(DATA PROVIDED)

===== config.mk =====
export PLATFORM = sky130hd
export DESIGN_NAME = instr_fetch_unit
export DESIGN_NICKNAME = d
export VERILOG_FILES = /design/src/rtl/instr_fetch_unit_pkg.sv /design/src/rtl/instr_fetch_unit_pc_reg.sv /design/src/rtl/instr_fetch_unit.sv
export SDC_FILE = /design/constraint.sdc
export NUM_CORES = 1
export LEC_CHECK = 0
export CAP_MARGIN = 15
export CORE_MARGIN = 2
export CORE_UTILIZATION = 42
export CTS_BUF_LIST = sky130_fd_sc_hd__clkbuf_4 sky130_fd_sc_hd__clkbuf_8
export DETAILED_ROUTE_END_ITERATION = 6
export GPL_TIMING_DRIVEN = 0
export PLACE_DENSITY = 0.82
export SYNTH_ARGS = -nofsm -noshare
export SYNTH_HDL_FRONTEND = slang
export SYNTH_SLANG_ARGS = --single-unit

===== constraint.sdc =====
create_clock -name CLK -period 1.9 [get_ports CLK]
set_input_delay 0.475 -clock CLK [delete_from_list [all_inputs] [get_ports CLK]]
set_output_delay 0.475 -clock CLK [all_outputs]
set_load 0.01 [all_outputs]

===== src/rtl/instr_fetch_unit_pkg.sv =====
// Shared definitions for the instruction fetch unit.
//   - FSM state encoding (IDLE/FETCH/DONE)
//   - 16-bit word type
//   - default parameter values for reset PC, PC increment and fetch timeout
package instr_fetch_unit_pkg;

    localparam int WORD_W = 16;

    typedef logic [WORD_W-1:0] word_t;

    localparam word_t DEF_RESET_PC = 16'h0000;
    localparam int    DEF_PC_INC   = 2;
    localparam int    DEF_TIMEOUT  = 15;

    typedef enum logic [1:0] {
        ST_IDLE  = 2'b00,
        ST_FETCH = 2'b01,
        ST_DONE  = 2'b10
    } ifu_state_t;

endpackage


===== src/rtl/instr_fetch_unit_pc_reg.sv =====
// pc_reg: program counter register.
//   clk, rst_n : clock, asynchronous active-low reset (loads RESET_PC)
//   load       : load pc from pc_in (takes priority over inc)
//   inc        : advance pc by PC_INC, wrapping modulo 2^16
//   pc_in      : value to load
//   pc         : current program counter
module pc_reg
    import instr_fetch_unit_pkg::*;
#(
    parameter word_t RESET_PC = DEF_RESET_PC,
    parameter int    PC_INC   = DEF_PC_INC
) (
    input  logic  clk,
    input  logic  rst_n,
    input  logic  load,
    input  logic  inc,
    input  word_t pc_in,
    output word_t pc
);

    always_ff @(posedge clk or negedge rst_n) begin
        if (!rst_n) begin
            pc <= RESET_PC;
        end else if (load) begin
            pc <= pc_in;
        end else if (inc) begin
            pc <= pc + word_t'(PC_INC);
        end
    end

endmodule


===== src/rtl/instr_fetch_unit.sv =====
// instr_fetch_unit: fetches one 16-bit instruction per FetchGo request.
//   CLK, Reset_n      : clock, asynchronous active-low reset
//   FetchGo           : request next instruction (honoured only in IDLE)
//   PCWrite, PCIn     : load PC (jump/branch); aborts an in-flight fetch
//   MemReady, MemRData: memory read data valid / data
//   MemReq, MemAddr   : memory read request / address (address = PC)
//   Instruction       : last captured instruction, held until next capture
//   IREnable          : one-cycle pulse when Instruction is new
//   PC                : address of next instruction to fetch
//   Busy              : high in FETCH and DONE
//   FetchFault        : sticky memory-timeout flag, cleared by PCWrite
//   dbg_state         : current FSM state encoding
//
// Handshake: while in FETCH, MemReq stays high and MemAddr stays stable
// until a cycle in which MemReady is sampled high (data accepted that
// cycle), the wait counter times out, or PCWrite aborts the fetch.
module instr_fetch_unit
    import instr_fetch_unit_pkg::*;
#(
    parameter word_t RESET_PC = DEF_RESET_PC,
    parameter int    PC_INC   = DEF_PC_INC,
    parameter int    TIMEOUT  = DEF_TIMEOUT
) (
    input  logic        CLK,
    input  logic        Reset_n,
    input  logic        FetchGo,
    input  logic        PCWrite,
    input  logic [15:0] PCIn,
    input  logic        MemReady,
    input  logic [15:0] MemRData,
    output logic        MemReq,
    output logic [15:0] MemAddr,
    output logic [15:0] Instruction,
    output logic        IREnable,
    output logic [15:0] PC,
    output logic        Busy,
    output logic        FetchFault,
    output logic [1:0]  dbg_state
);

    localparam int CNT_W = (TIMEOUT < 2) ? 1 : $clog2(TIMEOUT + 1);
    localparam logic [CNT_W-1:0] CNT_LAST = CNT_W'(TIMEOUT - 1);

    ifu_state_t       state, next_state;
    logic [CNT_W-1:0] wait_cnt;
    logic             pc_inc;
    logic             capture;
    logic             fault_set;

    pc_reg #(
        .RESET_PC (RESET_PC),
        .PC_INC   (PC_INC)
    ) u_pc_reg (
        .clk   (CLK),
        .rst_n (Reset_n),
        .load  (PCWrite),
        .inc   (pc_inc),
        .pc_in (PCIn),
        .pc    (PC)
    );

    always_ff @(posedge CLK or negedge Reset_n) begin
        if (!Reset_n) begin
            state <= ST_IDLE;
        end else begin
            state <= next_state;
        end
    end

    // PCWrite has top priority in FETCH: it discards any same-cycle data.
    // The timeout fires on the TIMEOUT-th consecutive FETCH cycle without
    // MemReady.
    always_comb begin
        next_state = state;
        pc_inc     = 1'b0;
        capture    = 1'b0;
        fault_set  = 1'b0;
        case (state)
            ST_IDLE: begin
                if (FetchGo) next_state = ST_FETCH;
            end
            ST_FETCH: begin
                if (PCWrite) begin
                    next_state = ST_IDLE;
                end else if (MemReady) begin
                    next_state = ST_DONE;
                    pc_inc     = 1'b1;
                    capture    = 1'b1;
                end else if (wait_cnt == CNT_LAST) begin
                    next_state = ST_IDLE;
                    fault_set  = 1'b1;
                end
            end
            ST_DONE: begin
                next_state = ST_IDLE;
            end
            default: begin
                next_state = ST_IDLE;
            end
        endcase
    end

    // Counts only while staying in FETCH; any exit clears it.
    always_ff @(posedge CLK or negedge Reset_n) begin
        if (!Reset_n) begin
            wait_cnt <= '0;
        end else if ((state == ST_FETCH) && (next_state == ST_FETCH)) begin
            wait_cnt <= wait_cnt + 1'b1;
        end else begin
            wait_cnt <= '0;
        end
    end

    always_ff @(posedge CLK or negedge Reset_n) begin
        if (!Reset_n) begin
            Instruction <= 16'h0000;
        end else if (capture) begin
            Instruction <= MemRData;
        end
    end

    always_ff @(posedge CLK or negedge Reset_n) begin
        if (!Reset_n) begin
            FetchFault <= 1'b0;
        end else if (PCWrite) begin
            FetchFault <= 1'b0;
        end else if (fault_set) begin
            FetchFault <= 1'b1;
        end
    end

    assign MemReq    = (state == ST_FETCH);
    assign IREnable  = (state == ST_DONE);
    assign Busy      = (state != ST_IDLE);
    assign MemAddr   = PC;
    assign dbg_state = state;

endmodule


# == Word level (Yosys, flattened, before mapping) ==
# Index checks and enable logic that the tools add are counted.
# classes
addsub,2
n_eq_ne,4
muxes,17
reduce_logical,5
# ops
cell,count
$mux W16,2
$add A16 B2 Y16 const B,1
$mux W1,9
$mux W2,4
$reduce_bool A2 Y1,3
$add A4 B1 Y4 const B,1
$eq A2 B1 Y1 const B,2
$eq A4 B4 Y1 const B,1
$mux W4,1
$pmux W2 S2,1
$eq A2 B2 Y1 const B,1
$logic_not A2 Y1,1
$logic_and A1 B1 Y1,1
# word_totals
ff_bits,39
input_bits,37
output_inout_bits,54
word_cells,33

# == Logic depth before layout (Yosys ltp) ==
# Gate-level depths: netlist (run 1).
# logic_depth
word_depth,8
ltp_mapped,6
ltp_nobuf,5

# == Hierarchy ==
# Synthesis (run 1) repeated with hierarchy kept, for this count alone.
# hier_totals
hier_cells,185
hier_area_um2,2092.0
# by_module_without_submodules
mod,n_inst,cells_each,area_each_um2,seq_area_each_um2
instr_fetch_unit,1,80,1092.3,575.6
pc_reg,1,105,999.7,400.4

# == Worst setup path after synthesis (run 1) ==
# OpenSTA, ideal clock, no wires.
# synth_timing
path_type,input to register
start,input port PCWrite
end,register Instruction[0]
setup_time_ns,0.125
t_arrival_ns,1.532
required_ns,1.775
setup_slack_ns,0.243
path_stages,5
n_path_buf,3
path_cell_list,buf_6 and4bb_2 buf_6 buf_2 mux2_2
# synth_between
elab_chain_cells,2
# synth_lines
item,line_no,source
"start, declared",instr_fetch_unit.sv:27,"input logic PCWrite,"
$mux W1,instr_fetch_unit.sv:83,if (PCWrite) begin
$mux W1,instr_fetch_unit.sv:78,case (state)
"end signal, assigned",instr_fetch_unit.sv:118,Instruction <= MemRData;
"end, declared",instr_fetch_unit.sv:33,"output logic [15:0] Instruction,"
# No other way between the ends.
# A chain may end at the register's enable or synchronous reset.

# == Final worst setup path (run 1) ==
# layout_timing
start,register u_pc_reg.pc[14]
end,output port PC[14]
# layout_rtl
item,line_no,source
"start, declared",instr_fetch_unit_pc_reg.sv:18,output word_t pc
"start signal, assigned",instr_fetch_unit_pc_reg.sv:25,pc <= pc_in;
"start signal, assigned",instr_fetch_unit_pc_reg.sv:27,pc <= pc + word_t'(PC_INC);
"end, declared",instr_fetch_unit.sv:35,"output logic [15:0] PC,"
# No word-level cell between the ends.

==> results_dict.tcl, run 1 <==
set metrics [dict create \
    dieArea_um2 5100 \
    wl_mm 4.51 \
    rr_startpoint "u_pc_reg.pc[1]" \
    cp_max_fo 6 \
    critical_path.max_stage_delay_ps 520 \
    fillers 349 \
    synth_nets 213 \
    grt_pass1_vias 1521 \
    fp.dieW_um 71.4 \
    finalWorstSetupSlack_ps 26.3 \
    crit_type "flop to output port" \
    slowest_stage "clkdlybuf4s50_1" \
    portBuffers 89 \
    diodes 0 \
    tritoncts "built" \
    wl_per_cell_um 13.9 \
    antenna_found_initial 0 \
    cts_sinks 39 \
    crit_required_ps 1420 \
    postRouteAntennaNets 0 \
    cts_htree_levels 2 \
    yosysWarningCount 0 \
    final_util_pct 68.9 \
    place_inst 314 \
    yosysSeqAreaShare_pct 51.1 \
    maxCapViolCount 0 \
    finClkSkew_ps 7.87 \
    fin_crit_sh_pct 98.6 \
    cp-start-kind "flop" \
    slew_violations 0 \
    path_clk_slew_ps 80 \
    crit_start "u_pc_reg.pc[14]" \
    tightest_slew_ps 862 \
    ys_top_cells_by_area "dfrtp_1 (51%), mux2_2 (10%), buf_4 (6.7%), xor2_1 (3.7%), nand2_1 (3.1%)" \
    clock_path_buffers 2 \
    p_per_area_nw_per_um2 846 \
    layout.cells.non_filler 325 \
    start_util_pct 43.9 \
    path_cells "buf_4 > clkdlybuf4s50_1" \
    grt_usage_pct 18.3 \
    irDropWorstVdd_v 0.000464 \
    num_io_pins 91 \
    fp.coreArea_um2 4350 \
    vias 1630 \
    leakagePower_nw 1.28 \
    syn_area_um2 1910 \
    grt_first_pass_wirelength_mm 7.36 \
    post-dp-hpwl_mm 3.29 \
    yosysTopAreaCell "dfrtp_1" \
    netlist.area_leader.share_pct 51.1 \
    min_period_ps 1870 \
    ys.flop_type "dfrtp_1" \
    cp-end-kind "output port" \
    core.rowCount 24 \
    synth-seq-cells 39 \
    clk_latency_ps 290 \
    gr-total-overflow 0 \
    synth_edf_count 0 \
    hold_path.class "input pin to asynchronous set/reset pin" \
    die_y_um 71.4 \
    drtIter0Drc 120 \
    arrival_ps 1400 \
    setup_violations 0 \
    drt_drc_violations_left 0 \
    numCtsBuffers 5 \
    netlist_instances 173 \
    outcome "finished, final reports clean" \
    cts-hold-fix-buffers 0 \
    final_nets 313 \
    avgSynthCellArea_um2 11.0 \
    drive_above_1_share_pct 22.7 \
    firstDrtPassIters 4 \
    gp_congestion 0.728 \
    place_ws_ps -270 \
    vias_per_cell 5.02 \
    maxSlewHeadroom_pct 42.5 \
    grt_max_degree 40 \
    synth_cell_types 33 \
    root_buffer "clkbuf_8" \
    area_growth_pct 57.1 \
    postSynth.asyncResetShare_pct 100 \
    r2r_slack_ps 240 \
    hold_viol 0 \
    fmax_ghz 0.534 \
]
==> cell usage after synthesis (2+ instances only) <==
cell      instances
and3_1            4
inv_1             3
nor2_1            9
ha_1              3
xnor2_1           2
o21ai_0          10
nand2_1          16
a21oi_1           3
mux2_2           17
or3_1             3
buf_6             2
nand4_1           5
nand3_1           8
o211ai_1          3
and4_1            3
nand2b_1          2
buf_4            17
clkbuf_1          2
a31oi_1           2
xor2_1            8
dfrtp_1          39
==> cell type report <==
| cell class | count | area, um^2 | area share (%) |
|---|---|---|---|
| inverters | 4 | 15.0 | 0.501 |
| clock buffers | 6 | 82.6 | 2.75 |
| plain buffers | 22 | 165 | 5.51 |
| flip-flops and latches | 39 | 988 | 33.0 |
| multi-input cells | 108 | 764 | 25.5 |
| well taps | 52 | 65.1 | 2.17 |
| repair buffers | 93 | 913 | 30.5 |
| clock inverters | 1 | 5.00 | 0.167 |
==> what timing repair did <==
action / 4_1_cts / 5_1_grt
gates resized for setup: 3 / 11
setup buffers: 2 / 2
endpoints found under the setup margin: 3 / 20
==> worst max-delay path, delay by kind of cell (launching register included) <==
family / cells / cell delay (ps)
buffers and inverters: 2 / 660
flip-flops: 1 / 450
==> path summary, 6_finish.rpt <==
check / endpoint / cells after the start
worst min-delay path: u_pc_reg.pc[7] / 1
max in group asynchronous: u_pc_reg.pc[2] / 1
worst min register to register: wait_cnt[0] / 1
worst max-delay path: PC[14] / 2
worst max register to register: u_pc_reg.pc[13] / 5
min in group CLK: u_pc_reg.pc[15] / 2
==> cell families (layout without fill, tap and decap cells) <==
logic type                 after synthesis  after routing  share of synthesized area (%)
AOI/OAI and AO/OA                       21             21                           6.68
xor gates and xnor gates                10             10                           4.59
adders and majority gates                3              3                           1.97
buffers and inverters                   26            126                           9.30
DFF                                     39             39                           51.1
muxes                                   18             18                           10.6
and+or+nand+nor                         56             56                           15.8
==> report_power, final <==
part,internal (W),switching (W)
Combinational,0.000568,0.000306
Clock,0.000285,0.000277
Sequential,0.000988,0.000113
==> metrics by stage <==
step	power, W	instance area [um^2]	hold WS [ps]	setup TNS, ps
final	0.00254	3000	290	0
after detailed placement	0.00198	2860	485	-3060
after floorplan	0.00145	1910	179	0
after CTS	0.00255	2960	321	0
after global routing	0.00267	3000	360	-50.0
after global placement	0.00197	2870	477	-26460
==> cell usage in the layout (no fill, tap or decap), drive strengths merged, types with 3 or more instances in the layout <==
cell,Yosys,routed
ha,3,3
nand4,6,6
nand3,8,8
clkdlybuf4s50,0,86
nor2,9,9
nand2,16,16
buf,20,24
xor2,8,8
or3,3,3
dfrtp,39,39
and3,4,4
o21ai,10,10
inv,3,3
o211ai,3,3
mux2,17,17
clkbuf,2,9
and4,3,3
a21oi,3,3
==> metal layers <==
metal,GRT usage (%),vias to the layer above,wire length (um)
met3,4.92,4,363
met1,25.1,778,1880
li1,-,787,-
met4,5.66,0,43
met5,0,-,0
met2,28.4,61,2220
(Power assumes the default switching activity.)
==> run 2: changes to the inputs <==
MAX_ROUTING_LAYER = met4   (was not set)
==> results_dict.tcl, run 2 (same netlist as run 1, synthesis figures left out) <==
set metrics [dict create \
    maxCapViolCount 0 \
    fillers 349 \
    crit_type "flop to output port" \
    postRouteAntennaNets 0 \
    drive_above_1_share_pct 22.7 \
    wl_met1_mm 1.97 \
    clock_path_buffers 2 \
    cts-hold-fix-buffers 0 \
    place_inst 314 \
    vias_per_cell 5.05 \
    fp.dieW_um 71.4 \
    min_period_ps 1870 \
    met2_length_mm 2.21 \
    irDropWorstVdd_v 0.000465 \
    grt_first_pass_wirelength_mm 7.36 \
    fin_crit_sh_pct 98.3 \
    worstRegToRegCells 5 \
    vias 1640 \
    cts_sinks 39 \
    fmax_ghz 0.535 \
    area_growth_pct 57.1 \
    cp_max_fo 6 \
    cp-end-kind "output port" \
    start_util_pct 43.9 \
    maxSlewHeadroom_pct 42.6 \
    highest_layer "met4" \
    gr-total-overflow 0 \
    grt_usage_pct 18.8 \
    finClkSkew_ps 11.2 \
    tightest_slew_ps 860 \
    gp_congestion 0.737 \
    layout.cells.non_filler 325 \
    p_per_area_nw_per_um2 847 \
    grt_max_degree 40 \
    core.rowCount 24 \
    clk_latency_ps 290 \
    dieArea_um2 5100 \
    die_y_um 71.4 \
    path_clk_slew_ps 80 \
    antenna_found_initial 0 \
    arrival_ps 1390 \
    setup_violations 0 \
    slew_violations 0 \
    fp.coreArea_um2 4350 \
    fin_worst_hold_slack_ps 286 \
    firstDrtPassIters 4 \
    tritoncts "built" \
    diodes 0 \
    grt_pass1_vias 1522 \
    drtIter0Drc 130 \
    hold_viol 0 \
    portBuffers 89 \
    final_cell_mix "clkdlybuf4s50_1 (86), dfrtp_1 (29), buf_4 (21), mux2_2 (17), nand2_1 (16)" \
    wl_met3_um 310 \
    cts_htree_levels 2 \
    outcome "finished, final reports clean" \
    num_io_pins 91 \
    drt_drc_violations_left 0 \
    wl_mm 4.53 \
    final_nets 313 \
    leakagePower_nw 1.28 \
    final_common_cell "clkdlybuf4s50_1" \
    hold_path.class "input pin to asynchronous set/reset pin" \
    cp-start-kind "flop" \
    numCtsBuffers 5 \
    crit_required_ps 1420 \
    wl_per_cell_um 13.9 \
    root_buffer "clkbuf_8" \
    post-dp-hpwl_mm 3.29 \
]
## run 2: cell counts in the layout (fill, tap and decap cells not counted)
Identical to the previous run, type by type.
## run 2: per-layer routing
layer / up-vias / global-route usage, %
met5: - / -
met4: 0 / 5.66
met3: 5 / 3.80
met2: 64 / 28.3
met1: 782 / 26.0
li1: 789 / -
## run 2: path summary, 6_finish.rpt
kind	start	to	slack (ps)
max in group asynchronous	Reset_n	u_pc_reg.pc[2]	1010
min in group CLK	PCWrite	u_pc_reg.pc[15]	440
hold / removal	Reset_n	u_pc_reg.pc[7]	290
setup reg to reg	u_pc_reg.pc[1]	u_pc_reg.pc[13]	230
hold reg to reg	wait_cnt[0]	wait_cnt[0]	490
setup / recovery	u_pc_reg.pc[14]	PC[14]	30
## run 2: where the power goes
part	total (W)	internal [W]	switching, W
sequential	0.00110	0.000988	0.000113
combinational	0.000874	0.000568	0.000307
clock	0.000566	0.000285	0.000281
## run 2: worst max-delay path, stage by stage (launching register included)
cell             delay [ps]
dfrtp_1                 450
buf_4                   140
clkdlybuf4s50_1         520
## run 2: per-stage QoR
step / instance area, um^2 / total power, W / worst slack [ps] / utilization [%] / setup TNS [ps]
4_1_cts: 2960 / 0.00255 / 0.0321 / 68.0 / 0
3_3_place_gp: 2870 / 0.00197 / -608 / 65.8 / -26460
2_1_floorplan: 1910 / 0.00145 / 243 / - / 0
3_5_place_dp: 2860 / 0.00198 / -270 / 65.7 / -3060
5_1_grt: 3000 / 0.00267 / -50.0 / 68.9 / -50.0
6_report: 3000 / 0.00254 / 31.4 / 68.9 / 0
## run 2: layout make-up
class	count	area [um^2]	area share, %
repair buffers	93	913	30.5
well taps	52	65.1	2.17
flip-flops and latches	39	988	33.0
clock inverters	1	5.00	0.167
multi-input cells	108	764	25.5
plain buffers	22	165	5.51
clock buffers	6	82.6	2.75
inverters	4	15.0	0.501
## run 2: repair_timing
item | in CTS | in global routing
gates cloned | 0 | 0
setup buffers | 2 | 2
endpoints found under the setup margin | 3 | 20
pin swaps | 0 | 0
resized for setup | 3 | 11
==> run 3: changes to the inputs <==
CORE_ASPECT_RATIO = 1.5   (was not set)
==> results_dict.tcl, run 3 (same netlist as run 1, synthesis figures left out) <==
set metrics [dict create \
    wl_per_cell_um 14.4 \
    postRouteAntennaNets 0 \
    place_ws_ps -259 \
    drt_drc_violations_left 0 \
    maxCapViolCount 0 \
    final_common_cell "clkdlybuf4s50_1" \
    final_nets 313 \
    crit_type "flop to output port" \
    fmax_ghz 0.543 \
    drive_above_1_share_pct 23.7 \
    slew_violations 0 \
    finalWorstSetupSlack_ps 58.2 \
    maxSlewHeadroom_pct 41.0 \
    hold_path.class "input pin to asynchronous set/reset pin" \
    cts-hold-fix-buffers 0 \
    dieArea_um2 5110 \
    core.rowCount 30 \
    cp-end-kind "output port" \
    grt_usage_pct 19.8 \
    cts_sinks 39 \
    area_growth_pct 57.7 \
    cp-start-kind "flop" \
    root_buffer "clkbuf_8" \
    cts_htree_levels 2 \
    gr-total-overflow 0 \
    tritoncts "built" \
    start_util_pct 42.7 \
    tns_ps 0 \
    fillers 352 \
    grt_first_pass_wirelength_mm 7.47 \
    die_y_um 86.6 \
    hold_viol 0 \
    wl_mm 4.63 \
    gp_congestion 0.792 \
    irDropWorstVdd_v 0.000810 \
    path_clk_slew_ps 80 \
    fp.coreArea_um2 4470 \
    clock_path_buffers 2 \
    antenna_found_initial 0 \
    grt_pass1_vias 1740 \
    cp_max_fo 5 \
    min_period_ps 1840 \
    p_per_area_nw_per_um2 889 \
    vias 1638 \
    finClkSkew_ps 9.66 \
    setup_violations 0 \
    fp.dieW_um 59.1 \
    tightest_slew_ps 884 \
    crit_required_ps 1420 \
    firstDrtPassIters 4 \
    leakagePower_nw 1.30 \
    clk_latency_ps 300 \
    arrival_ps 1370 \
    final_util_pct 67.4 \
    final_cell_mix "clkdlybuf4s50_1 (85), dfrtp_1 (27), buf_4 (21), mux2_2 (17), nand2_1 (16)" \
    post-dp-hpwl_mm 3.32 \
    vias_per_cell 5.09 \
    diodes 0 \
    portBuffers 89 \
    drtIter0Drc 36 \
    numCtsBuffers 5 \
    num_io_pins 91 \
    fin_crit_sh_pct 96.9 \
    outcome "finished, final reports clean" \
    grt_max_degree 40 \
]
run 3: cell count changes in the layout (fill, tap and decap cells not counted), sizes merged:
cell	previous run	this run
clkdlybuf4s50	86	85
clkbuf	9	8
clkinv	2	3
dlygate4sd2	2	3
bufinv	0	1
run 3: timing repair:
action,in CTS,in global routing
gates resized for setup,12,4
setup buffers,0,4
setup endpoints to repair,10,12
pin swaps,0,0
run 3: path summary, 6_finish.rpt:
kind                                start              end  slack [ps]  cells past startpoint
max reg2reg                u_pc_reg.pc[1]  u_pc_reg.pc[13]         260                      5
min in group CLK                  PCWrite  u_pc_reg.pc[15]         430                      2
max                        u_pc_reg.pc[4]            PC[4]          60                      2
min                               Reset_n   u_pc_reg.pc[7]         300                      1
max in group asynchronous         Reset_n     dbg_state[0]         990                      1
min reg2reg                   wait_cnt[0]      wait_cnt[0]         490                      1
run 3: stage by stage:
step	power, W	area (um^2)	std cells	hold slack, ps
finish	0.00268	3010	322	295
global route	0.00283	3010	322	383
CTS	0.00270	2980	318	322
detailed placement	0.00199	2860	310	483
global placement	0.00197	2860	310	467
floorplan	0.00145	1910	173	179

(End DATA PROVIDED)

GOAL OF THE EXERCISE
Every line from the top of the material above through the line holding "priority over inc)" should be reproduced word for word, and nothing beyond it.

RESPONSE AREA
===== config.mk =====
export PLATFORM = sky130hd
export DESIGN_NAME = instr_fetch_unit
export DESIGN_NICKNAME = d
export VERILOG_FILES = /design/src/rtl/instr_fetch_unit_pkg.sv /design/src/rtl/instr_fetch_unit_pc_reg.sv /design/src/rtl/instr_fetch_unit.sv
export SDC_FILE = /design/constraint.sdc
export NUM_CORES = 1
export LEC_CHECK = 0
export CAP_MARGIN = 15
export CORE_MARGIN = 2
export CORE_UTILIZATION = 42
export CTS_BUF_LIST = sky130_fd_sc_hd__clkbuf_4 sky130_fd_sc_hd__clkbuf_8
export DETAILED_ROUTE_END_ITERATION = 6
export GPL_TIMING_DRIVEN = 0
export PLACE_DENSITY = 0.82
export SYNTH_ARGS = -nofsm -noshare
export SYNTH_HDL_FRONTEND = slang
export SYNTH_SLANG_ARGS = --single-unit

===== constraint.sdc =====
create_clock -name CLK -period 1.9 [get_ports CLK]
set_input_delay 0.475 -clock CLK [delete_from_list [all_inputs] [get_ports CLK]]
set_output_delay 0.475 -clock CLK [all_outputs]
set_load 0.01 [all_outputs]

===== src/rtl/instr_fetch_unit_pkg.sv =====
// Shared definitions for the instruction fetch unit.
//   - FSM state encoding (IDLE/FETCH/DONE)
//   - 16-bit word type
//   - default parameter values for reset PC, PC increment and fetch timeout
package instr_fetch_unit_pkg;

    localparam int WORD_W = 16;

    typedef logic [WORD_W-1:0] word_t;

    localparam word_t DEF_RESET_PC = 16'h0000;
    localparam int    DEF_PC_INC   = 2;
    localparam int    DEF_TIMEOUT  = 15;

    typedef enum logic [1:0] {
        ST_IDLE  = 2'b00,
        ST_FETCH = 2'b01,
        ST_DONE  = 2'b10
    } ifu_state_t;

endpackage


===== src/rtl/instr_fetch_unit_pc_reg.sv =====
// pc_reg: program counter register.
//   clk, rst_n : clock, asynchronous active-low reset (loads RESET_PC)
//   load       : load pc from pc_in (takes priority over inc)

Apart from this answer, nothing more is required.